それはすでに私自身に施されていた事実が、兄によってもたらされる。
驚きと動揺が隠せなかった。
「祖父の命と引き換えに時間逆行を行った。お前に記憶がないのは……お前だけを病が発症する前に戻したからだ」
「なんで、なんで。どうして……私のために、禁忌の魔法まで犯して……」
「はは……理由がいるか? お前は大切な家族だからだよ。俺達の希望だったんだ」
「っ!」
兄が手を伸ばして、私の頭を撫でる。
幼き頃を思い出すその手つきに、自然と涙が流れてしまう。
「お前は、俺達にとって必要だった。愛する妹を救いたい一心だった」
「お、お兄ちゃん……」
どうして忘れていたんだろう、家族と過ごした暖かな日々を。
家族が私のために、禁忌を犯してまで救ってくれた……
なのに、その私が大罪を犯して生きてしまった。
情けなくて、罪悪感に胸が締め付けられる。
「お兄ちゃん……」
兄の手を取って、頬に当てる。
幼い頃と違い、今の私には兄の手は小さくて、か弱い。
だけど誰よりも暖かかった。
「お兄ちゃん。私ね、悪いことばっかりしてきた。多くを不幸にしてきた」
「ヒルダ……」
「ごめんなさい、ごめんなさい……私、皆に、お兄ちゃんたちに助けてもらっていたのに。私」
「なぁヒルダ。お前はいつだって、魔法が好きで好きで、楽しんで使っていただろ。魔法で誰かを幸せにしたいって」
思えば、そんな言葉を兄に言っていた。
復讐心で忘れていた記憶の欠片が、兄の言葉で形を取り戻していく。
「なら、今からは……誰かを幸せにするんだ。それが……お前の望む魔法だろ?」
「……」
「なぁ、ヒルダ。ここに来た魔法を使って、元の場所に戻れ……お前の表情を見れば分かる。

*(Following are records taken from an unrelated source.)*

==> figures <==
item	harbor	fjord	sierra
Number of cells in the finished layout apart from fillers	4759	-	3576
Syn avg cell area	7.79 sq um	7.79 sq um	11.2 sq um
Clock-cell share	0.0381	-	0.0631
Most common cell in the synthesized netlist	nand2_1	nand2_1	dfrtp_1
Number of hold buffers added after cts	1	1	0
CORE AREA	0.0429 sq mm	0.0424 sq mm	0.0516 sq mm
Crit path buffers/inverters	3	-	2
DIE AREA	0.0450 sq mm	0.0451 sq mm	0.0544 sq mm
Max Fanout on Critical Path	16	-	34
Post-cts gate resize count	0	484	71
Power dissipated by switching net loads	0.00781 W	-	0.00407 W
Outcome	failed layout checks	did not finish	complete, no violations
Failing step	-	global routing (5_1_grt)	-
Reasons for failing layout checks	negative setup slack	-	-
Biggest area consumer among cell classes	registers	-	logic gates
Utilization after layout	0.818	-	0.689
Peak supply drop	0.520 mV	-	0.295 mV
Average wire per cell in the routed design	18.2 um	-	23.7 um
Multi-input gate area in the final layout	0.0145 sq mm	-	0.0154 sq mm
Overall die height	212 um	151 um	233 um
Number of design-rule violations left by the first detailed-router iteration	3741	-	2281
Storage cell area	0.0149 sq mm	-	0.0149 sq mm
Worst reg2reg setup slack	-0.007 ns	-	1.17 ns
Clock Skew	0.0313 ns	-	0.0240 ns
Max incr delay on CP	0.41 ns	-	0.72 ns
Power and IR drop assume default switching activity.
==> wip/ember <==
==> flow/design.v <==
module PE (
    input              clk,
    input              CIM_en,
    input              STDW,  
    input              STDR,  
    input        [5:0] STD_A,  
    input        [3:0] weight_in,  
    input      [255:0] act_in,  
    output reg   [3:0] weight_out,  
    output reg  [13:0] PSUM  
);
reg  [255:0] weight;  
integer i;
always @(posedge clk) begin
    for (i = 0; i < 64; i = i+1) begin
        if (STDW && STD_A == i) begin  
            weight[4*i+3 -: 4] <= weight_in;
        end
    end
end
always@(*) begin
    weight_out = 4'b0;
    PSUM = 14'b0;
    if (STDW) begin  
    end
    else if (STDR) begin  
        weight_out = weight[4*STD_A+3 -: 4];
    end
    else begin  
        if (CIM_en) begin
            for (i = 0; i < 64; i = i+1) begin
                PSUM = PSUM + weight[4*i+3 -: 4] * act_in[4*i+3 -: 4];  
            end
        end
    end
end
endmodule
== run A ==
// audio_core
module audio_core(
	input clk,          
	input rst,          
	input tick,         
	input tick_1m,      
	input [15:0] accel_z,     
	input accel_valid,        
	output wire beat,   
	output [7:0] LED,   
	input PB_PLY, 	     
	input [3:0]  VOL,	  
	output P,		     
	output [3:0] SEGA,  
	output [7:0] SEGD,  
	output [7:0] BPM,   
	input [15:0] DATA,	  
	output note_req,      
	output song_end       
	);
clock: 10.0 ns
lec_check: 0
cap_margin: 20
core_margin: 3
core_utilization: 35
cts_cluster_diameter: 33
place_density_lb_addon: 0.17
slew_margin: 20
run.sh (not shown) runs the stock make flow with config.mk's settings and CLKGATE_MAP_FILE=.
What run B does differently from run A at the input level:
# run A
export LEC_CHECK = 0
export CAP_MARGIN = 20
export CORE_MARGIN = 3
export CORE_UTILIZATION = 35
export CTS_CLUSTER_DIAMETER = 33
export PLACE_DENSITY_LB_ADDON = 0.17
export SLEW_MARGIN = 20
create_clock -name core_clock -period 10.0 [get_ports {clk}]
# run B
export LEC_CHECK = 0
export ABC_AREA = 1
export CAP_MARGIN = 40
export CORE_ASPECT_RATIO = 1.12
export CORE_MARGIN = 3
export CORE_UTILIZATION = 35
export CTS_CLUSTER_DIAMETER = 242
export GPL_ROUTABILITY_DRIVEN = 1
export GPL_TIMING_DRIVEN = 1
export PLACE_DENSITY_LB_ADDON = 0.07
export SETUP_SLACK_MARGIN = -0.11
export SLEW_MARGIN = 25
create_clock -name core_clock -period 10.0 [get_ports {clk}]
Notes after the runs:
The flow for run B finished, though final verification flagged negative setup slack.
Worst-case setup margin in the final layout for run B: 6.06 ns down relative to run A
Per the comparison of run B with run A, die outline area shrank by 3800 um2, first-pass GRT wire length increased 9500 um, total cell area reported by yosys after synthesis moved down.
Of run A and run B, run B shows the higher wire length on met2, with run A below it.
Compared with run A, run B shows a total area of multi-input combinational cells that is 2100 um2 lower.
Going from run A to run B, die outline height up 3.3%, multi-input combinational gate total increased by 112 relative to the old numbers, synthesized area went down, switching share of power saw an increase, power down 0.00078 W.
Input-level comparison between run C and run B:
# run B
export LEC_CHECK = 0
export ABC_AREA = 1
export CAP_MARGIN = 40
export CORE_ASPECT_RATIO = 1.12
export CORE_MARGIN = 3
export CORE_UTILIZATION = 35
export CTS_CLUSTER_DIAMETER = 242
export GPL_ROUTABILITY_DRIVEN = 1
export GPL_TIMING_DRIVEN = 1
export PLACE_DENSITY_LB_ADDON = 0.07
export SETUP_SLACK_MARGIN = -0.11
export SLEW_MARGIN = 25
create_clock -name core_clock -period 10.0 [get_ports {clk}]
# run C
export LEC_CHECK = 0
export CAP_MARGIN = 20
export CORE_MARGIN = 2
export CORE_UTILIZATION = 56
export SETUP_SLACK_MARGIN = 1.32
export SLEW_MARGIN = 20
create_clock -name core_clock -period 4.8 [get_ports {clk}]
Run C: aborted in global routing (tool error)
Cmp run C and run B / post-synthesis cell type count / lower: run B
Between run C and run B, the area after synthesis is higher for run C.
Sum of net half-perimeters after detailed placement (run B / run C): 1.07
The area fraction in and, or, nand and nor cells number comes out lower for run C vs run B.
Re number of clock buffers inserted by TritonCTS: run C is 2 down on run B.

やる事があるんだろ」
「お兄ちゃん……私。せっかく、会えたのに、離れたくない。もっと……謝りたいの」
私を撫でる兄が、微笑みながら呟いた。
その表情は誰よりも優しくて、涙が止まらない。
「先にいって……待ってるから。また会うときは、最後までお前の後悔に付き合ってやる」
「……」
「それが、お兄ちゃんだからな。ヒルダ」
「………………お兄ちゃん」
「ヒルダ……ごめんな。一人で、ずっと苦労してきたんだな」
謝らないでよ、お兄ちゃん。
かつて別れたあの日のように、また謝罪をする兄の言葉に……流れていく涙が止まらない。
謝るべきは私だ。
家族が託してくれた命を取り返しのつかない罪で穢していた。
私は最低で最悪な妹であり、後悔しかない。
けど。
「お兄ちゃん……またね」
せめて最後だけは、悔いのない選択をしよう。
兄が待ってくれているなら、もう怖くはないから。
その想いと共に。私は再び魔法を行使した。
◇◇◇
「できた……わよ」
再び戻った時間、私は直ぐに時間逆行魔法を行使した。
カーティアの子供達の時間を少しだけ戻し……悪性腫瘍に害はないと世界の理を書き換えたのだ。
「……」
ここに時間転移で戻ってこれたのは、カーティアのおかげだ。
彼女に伝えていた通り、カーティアは運命の中心として指標となっているため、時間転移の目印となった。
「さぁ、もういきなさい。私の役目は終わりだから」
だんだんと力を失っていく感覚。
私は約束していた通り、自らを犠牲に時間逆行を行った。
それゆえに、近づいてくる死を明確に感じ取れる。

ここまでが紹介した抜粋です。